Applicable only to Google BigQuery (v2) and Microsoft Azure Synapse Analytics destinations, the _sdc_primary_keys
table contains a list of the tables in an integration schema and the columns those tables use as Primary Keys. Every integration schema created by Stitch will contain this table.
In this guide, we’ll cover:
Applicable destinations
This guide is applicable to the following destinations:
Usage in replication
Because some destinations don’t have native support for Primary Keys, Stitch uses the _sdc_primary_keys
table to store Primary Key information and de-dupe data during loading incrementally-replicated tables.
De-duplicating data only applies to tables using an Incremental Replication Method and destinations configured to use Upsert loading. This ensures that only the most recent version of a record is loaded into the table.

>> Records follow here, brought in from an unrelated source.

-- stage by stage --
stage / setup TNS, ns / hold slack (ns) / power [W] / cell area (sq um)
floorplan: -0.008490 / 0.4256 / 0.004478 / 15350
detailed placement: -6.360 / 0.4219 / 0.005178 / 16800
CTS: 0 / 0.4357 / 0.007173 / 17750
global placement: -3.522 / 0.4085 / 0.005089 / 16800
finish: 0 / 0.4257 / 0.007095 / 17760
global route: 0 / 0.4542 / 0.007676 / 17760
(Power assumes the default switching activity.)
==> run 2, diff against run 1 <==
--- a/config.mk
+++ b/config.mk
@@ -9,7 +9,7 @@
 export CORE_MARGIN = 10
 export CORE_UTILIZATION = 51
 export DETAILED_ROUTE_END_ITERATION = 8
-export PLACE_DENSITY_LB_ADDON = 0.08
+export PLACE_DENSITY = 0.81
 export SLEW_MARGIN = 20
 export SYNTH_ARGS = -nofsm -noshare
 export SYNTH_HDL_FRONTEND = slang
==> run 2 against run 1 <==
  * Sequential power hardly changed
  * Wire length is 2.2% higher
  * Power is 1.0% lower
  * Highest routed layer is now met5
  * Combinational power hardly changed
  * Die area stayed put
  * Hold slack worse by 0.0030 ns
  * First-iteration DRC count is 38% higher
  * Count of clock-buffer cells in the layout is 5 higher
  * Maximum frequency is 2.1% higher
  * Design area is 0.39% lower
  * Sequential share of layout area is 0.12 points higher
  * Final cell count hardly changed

Tables using Full Table Replication are not de-duped, but loaded in full during each replication job.
Determining Primary Keys
Depending on the data source type, Primary Keys are determined in one of two ways:
-
For database integrations, Primary Keys are defined by you in the source database. These will usually be columns with a Primary Key constrant or some other equivalent, depending on the type of database being used.

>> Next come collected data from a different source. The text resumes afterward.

--- src/rtl/sar_search_ctrl.sv ---
// sar_search_ctrl: binary-search controller driving a magnitude comparator to locate an unknown target
module sar_search_ctrl #(
  parameter int WIDTH = 16
) (
  input  logic             clk,
  input  logic             rst,
  input  logic             start,
  input  logic             cmp_gt,
  input  logic             cmp_lt,
  input  logic             cmp_eq,
  output logic [WIDTH-1:0] guess,
  output logic             busy,
  output logic             done,
  output logic             found,
  output logic             err,
  output logic [WIDTH-1:0] result,
  output logic [4:0]       iter_count
);
  typedef enum logic [1:0] {IDLE, SEARCH, DONE} state_t;
  localparam logic [WIDTH-1:0] MAX = '1;
  state_t state_q, state_d;
  logic [WIDTH-1:0] lo_q, lo_d, hi_q, hi_d, guess_q, guess_d, result_q, result_d;
  logic found_q, found_d, err_q, err_d;
  logic [4:0] iter_q, iter_d;
  function automatic logic [WIDTH-1:0] mid(input logic [WIDTH-1:0] l, input logic [WIDTH-1:0] h);
    return WIDTH'({1'b0, l} + (({1'b0, h} - {1'b0, l}) >> 1));
  endfunction
  always_comb begin
    state_d  = state_q;
    lo_d     = lo_q;
    hi_d     = hi_q;
    guess_d  = guess_q;
    found_d  = found_q;
    err_d    = err_q;
    result_d = result_q;
    iter_d   = iter_q;
    case (state_q)
      IDLE: if (start) begin
        lo_d     = '0;
        hi_d     = MAX;
        guess_d  = mid('0, MAX);
        found_d  = 1'b0;
        err_d    = 1'b0;
        result_d = '0;
        iter_d   = '0;
        state_d  = SEARCH;
      end
      SEARCH: begin
        iter_d = iter_q + 5'd1;
        if (!$onehot({cmp_gt, cmp_lt, cmp_eq})) begin
          err_d   = 1'b1;
          found_d = 1'b0;
          state_d = DONE;
        end else if (cmp_eq) begin
          found_d  = 1'b1;
          result_d = guess_q;
          state_d  = DONE;
        end else if ((cmp_gt && guess_q == hi_q) || (cmp_lt && guess_q == lo_q)) begin
          state_d = DONE;
        end else begin
          // end-of-range checks above guarantee these never wrap
          lo_d    = cmp_gt ? guess_q + WIDTH'(1) : lo_q;
          hi_d    = cmp_lt ? guess_q - WIDTH'(1) : hi_q;
          guess_d = mid(lo_d, hi_d);
        end
      end
      default: state_d = IDLE;
    endcase
  end
  always_ff @(posedge clk) begin
    if (rst) begin
      state_q  <= IDLE;
      lo_q     <= '0;
      hi_q     <= MAX;
      guess_q  <= '0;
      found_q  <= 1'b0;
      err_q    <= 1'b0;
      result_q <= '0;
      iter_q   <= '0;
    end else begin
      state_q  <= state_d;
      lo_q     <= lo_d;
      hi_q     <= hi_d;
      guess_q  <= guess_d;
      found_q  <= found_d;
      err_q    <= err_d;
      result_q <= result_d;
      iter_q   <= iter_d;
    end
  end
  assign guess      = guess_q;
  assign busy       = state_q == SEARCH;
  assign done       = state_q == DONE;
  assign found      = found_q;
  assign err        = err_q;
  assign result     = result_q;
  assign iter_count = iter_q;
endmodule

--- config.mk ---
export PLATFORM = sky130hd
export DESIGN_NAME = sar_search_ctrl
export DESIGN_NICKNAME = d
export VERILOG_FILES = /design/src/rtl/sar_search_ctrl.sv
export SDC_FILE = /design/constraint.sdc
export NUM_CORES = 1
export LEC_CHECK = 0
export CAP_MARGIN = 30
export CORE_MARGIN = 2
export CORE_UTILIZATION = 40
export CTS_BUF_LIST = sky130_fd_sc_hd__clkbuf_8
export DETAILED_ROUTE_END_ITERATION = 8
export DONT_BUFFER_PORTS = 1
export GPL_TIMING_DRIVEN = 0
export HOLD_SLACK_MARGIN = 0.08
export PLACE_DENSITY = 0.54
export SYNTH_ARGS = -nofsm -noshare
export SYNTH_HDL_FRONTEND = slang
export SYNTH_SLANG_ARGS = --single-unit
--- constraint.sdc ---
create_clock -name clk -period 10.9 [get_ports clk]
set_input_delay 0 -clock clk [delete_from_list [all_inputs] [get_ports clk]]
set_output_delay 0 -clock clk [all_outputs]
set_load 0.02 [all_outputs]
# [Yosys cells after proc, flatten, opt, wreduce, memory -nomap -nowiden]
# Cells that the tools add are included.
[totals] ff_bits=73 latch_bits=0 ram_bits=0 romBits=0 in_bits=6 output_inout_bits=41 elab_cells=72 memories=0
[classes] addsub=7 mul=0 div_mod_pow=0 n_lt_le_gt_ge=0 eq_ne=13 shifts=0 n_mux=33 bitwise_logic=0 n_reduce_logical=11
[op_table] cell="16-bit 2-to-1 mux" n=16
[op_table] cell="16-bit case mux with 2 select lines" n=4
[op_table] cell="16-bit equality test" n=2
[op_table] cell="16-bit by 16-bit subtractor with 17-bit output" n=1
[op_table] cell="16-bit by 1-bit adder with 16-bit output, second input constant" n=1
[op_table] cell="16-bit adder" n=1
[op_table] cell="16-bit by 1-bit subtractor with 16-bit output, second input constant" n=1
[op_table] cell="2-bit != test, second input constant" n=5
[op_table] cell="5-bit case mux with 2 select lines" n=1
[op_table] cell="2-bit 2-to-1 mux" n=4
[op_table] cell="3-bit AND reduction" n=2
[op_table] cell="5-bit by 1-bit adder with 5-bit output, second input constant" n=1
[op_table] cell="5-bit 2-to-1 mux" n=1
[op_table] cell="5-bit AND reduction" n=1
[op_table] cell="2-bit by 1-bit equality test with 1-bit output, second input constant" n=2
[op_table] cell="1-bit 2-to-1 mux" n=4
[op_table] cell="4-bit by 3-bit != test with 1-bit output, second input constant" n=1
[op_table] cell="1-bit case mux with 2 select lines" n=2
[op_table] cell="2-bit case mux with 2 select lines" n=1
[op_table] cell="2-bit AND reduction" n=2
[op_table] cell="4-bit AND reduction" n=1
[op_table] cell="3-bit != test, second input constant" n=1
[op_table] cell="1-bit by 1-bit adder with 2-bit output" n=1
[op_table] cell="2-bit by 1-bit adder with 2-bit output" n=1
[op_table] cell="6 further kinds" n=7

# [Logic depth before layout (Yosys ltp)]
[logic_depth] word_depth=8 mapped_depth=24

# [Least setup slack after synthesis]
# Ideal clock, no wire load.
[synth_timing] kind="reg2reg" start="register guess_q[0] (netlist: guess[0])" end="register guess_q[15] (netlist: guess[15])" arrival_time_ns=4.962 required_time_ns=10.826 slack_ns=5.864 stages_incl_launch_ff=23 period_less_slack_ns=5.036 cell_sequence="dfxtp_1 -> buf_1 -> inv_1 -> ha_1 -> or4b_1 -> a31oi_1 -> ha_1 -> o21a_1 -> o31a_1 -> o21ai_0 -> a21oi_1 -> o32ai_1 -> xnor2_1 -> ha_1 -> inv_1 -> o41ai_1 -> nor4_1 -> nor3_1 -> a41oi_1 -> a211o_1 -> xnor2_1 -> or3_1 -> o211ai_2"
[synth_between] elab_chain_len=8 elab_cells_between_ends=17
[synth_lines] element="start: declaration" line="22" rtl="logic [WIDTH-1:0] lo_q, lo_d, hi_q, hi_d, guess_q, guess_d, result_q, result_d;"
[synth_lines] element="start signal: assignment" line="84" rtl="guess_q <= guess_d;"
[synth_lines] element="16-bit by 1-bit subtractor with 16-bit output or 16-bit by 1-bit adder with 16-bit output (tied branches)" line="63, 62"
[synth_lines] element="16-bit 2-to-1 mux, on equally long branches" line="63, 62"
[synth_lines] element="16-bit by 16-bit subtractor with 17-bit output" line="26" rtl="return WIDTH'({1'b0, l} + (({1'b0, h} - {1'b0, l}) >> 1));"
[synth_lines] element="16-bit adder" line="26"
[synth_lines] element="16-bit 2-to-1 mux" line="58" rtl="end else if ((cmp_gt && guess_q == hi_q) || (cmp_lt && guess_q == lo_q)) begin"
[synth_lines] element="16-bit 2-to-1 mux" line="54" rtl="end else if (cmp_eq) begin"
[synth_lines] element="16-bit 2-to-1 mux" line="50" rtl="if (!$onehot({cmp_gt, cmp_lt, cmp_eq})) begin"
[synth_lines] element="16-bit case mux with 2 select lines" line="37" rtl="case (state_q)"
# Parallel ways exist; a longest one is shown, timed or not. The select of a mux whose other input is x is not followed.
# A chain may end at the register's enable or synchronous reset.

# [Worst setup path after layout]
# Same ends and word-level chain as after synthesis.

==> results.sh <==
export IMPL_synthTopCellsByCount="nor2_1, dfxtp_1, a21oi_1, nand2_1, xor2_1"
export IMPL_start_util=0.4056
export IMPL_period_share=0.5893
export IMPL_p_int_uw=579.3
export IMPL_crit_type="flop to flop"
export IMPL_max_slew_margin=0.4381
export IMPL_multi_input_area_sq_um=3533
export IMPL_synth_edf_count=0
export IMPL_power_switching_uw=358.5
export IMPL_dp_hpwl_um=12690
export IMPL_route_detailed_wl_per_inst_um=17.98
export IMPL_slew_viol_final=0
export IMPL_hold_path_class="input port to flop"
export IMPL_cts_sinks=73
export IMPL_p_per_area_nw_per_um2=161.0
export IMPL_arrival_ns=6.71
export IMPL_netlist_instances=698
export IMPL_die_w_um=119.2
export IMPL_synthArstFlopShare=0
export IMPL_drt_iter0_drc=313
export IMPL_route_vias_total=5003
export IMPL_worst_pin_slew_ns=0.8397
export IMPL_cts_made_buffers=9
export IMPL_nets=756
export IMPL_start_kind="flop"
export IMPL_synth_cell_types=61
export IMPL_setup_tns_ns=0
export IMPL_regArea_sq_um=1461
export IMPL_grt_overflow=0
export IMPL_fp_dieH_um=119.2
export IMPL_cp_data_required_time_ns=11.18
export IMPL_dieArea_sq_um=14210
export IMPL_grt_pass1_vias=4793
export IMPL_cts_tree="done"
export IMPL_max_clock_path_buffers=2
export IMPL_rrSetupSlack_ns=4.48
export IMPL_gp_congestion=0.9021
export IMPL_cts_root_buf="clkbuf_8"
export IMPL_drt_total_wl_um=16110
export IMPL_dp_cells=875
export IMPL_clk_latency_ns=0.35
export IMPL_vdd_ir_drop_max_mv=0.05091
export IMPL_cts_htree_levels=3
export IMPL_drv_max_cap_violation_count=0
export IMPL_cts_clk_slew_worst_paths_ns=0.08
export IMPL_switching_share=0.3823
export IMPL_layout_min_cycle_time_ns=6.424
export IMPL_pin_count=47
export IMPL_grt_pass1_wl_um=25550
export IMPL_grt_use_total=0.2296
export IMPL_antenna_found_initial=0
export IMPL_syn_area_sq_um=5308
export IMPL_power_frac_seq=0.315
export IMPL_p_clk_frac=0.279
export IMPL_yosysTopAreaCell="dfxtp_1"
export IMPL_dr_pass1_iters=7
export IMPL_rsz0062_at_grt="false"
export IMPL_report_final_hold_viol_count=0
export IMPL_antenna_left=0
export IMPL_syn_num_nets=739
export IMPL_design_core_area_sq_um=13090
export IMPL_rows=42
export IMPL_fillCellCount=1319
export IMPL_end_kind="flop"
export IMPL_setup_viol=0
export IMPL_avgSynthCellArea_sq_um=7.604
export IMPL_grt_max_degree=14
export IMPL_drc=0
export IMPL_post_synth_top_count_cell="nor2_1"
export IMPL_postCtsResizedCells=0
export IMPL_p_leak_nw=2.222
export IMPL_ys_seq_area_frac=0.2753
export IMPL_syn_to_final_growth_pct=9.760
export IMPL_drive_gt1_frac=0.05278
export IMPL_status="complete, no violations"
export IMPL_p_comb_frac=0.406
export IMPL_fmax_mhz=155.7
export IMPL_synthTopCellsByArea="dfxtp_1, xor2_1, ha_1"
export IMPL_port_buffers=0
export IMPL_diodes=0
export IMPL_ys_flop_type="dfxtp_1"
export IMPL_instances_no_fill=896
export IMPL_via_per_inst=5.584
export IMPL_clock_skew_ns=0.007514
export IMPL_yosys_warnings=0
export IMPL_ys_ff_latch=73
export IMPL_synth_top_cell_area_share=0.2753
export IMPL_worstPathMaxFanout=10
[cell families (layout without fill, tap and decap cells)]
| logic type | count (synthesis) | in the layout | synth area share |
|---|---|---|---|
| AO/OA/AOI/OAI | 174 | 174 | 0.2152 |
| adder cells (fa/ha/maj) | 35 | 35 | 0.08675 |
| flip-flops | 73 | 73 | 0.2753 |
| multiplexers | 3 | 3 | 0.005893 |
| AND/OR/NAND/NOR | 250 | 250 | 0.2242 |
| buffers and inverters | 82 | 104 | 0.05893 |
| XOR/XNOR | 81 | 81 | 0.1337 |
[placed cells by master (no fill, tap or decap), types with 4 or more instances in the layout]
cell type / n
o22a_1: 11
dfxtp_1: 73
nand2_1: 56
buf_2: 5
clkbuf_1: 38
a21oi_1: 61
ha_1: 32
a31oi_1: 4
a311oi_1: 4
buf_1: 4
inv_1: 36
a22oi_1: 4
o21ai_0: 30
nand3_1: 39
xor2_1: 46
nor3_1: 12
and3_1: 5
or3_1: 5
or2_2: 6
nor4_1: 12
nand4_1: 6
nor2_1: 84
nand2b_1: 8
a21o_1: 4
dlygate4sd3_1: 5
o21ai_1: 5
o21bai_1: 4
a211oi_1: 16
o21a_1: 5
xnor2_1: 35
clkbuf_8: 9
[flip-flops by register name, indices dropped and copies added, names as in the netlist]
name and count:
guess 16, hi_q 16, lo_q 16, result 16, iter_count 5, state_q 2
err 1, found 1
[layout make-up]
| cell class | instances | share of cell area |
|---|---|---|
| Multi-Input combinational cell | 543 | 0.6065 |
| Sequential cell | 73 | 0.2509 |
| Tap cell | 176 | 0.03780 |
| Buffer | 46 | 0.03050 |
| Inverter | 36 | 0.02320 |
| Clock buffer | 9 | 0.02126 |
| Clock inverter | 7 | 0.02040 |
| Timing Repair Buffer | 6 | 0.009450 |
[metal layers]
layer / vias up / global-route usage / wire (um)
met4: 0 / 0.08185 / 439
li1: 2488 / - / -
met3: 30 / 0.04598 / 913
met1: 2342 / 0.2971 / 7407
met5: - / 0 / 0
met2: 143 / 0.3790 / 7353
[per-stage QoR]
stage	setup WS [ns]	total power, mW	hold WS, ns	area [sq um]	utilization
finish	4.476	0.9378	0.1227	5826	0.4452
global route	4.105	0.9960	0.1471	5826	0.4452
CTS	4.532	0.9412	0.08981	5826	0.4452
detailed placement	4.571	0.6779	0.2488	5533	0.4228
global placement	4.650	0.6709	0.2355	5528	0.4225
floorplan	5.864	0.5918	0.2064	5308	-
[power groups by stage]
stage	clock, mW	combinational [mW]	sequential [mW]
floorplan	0	0.294	0.298
global placement	0	0.369	0.302
detailed placement	0	0.376	0.302
CTS	0.266	0.380	0.296
global route	0.274	0.424	0.297
finish	0.261	0.381	0.296
[timing repair]
item | 4_1_cts | 5_1_grt
hold buffers | 5 | 0
buffers inserted | 0 | 0
hold endpoints to repair | 17 | 0
endpoints found under the setup margin | 0 | 0
[path summary, 6_finish.rpt]
kind | cells after the start | end | startpoint
setup / recovery | 22 | guess[15] | guess[0]
hold / removal | 3 | hi_q[9] | cmp_lt
setup reg to reg | 22 | guess[15] | guess[0]
hold reg to reg | 2 | lo_q[2] | lo_q[2]
[worst max-delay path, cell delays in order, from the launching register on]
cell,delay [ns]
dfxtp_1,0.43
buf_1,0.32
inv_1,0.16
ha_1,0.24
or4b_1,0.57
a31oi_1,0.44
ha_1,0.35
o21a_1,0.13
o31a_1,0.13
o21ai_0,0.15
a21oi_1,0.06
o32ai_1,0.54
xnor2_1,0.16
ha_1,0.35
inv_1,0.08
o41ai_1,0.66
nor4_1,0.10
nor3_1,0.37
a41oi_1,0.25
a211o_1,0.33
xnor2_1,0.13
or3_1,0.32
o211ai_2,0.08
Note: power is estimated with default switching activity, not from simulation.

Note: For database views you set to replicate in Stitch, the Primary Key will be the field you define for the view during setup.
-
For SaaS integrations, Primary Keys are pre-defined by Stitch. Refer to the schema documentation for your SaaS integration for info on the Primary Keys Stitch uses for specific tables.
Primary Keys table creation
Every schema created by a Stitch integration contains a _sdc_primary_keys
table, which Stitch uses to store the Primary Key data for every table set to replicate.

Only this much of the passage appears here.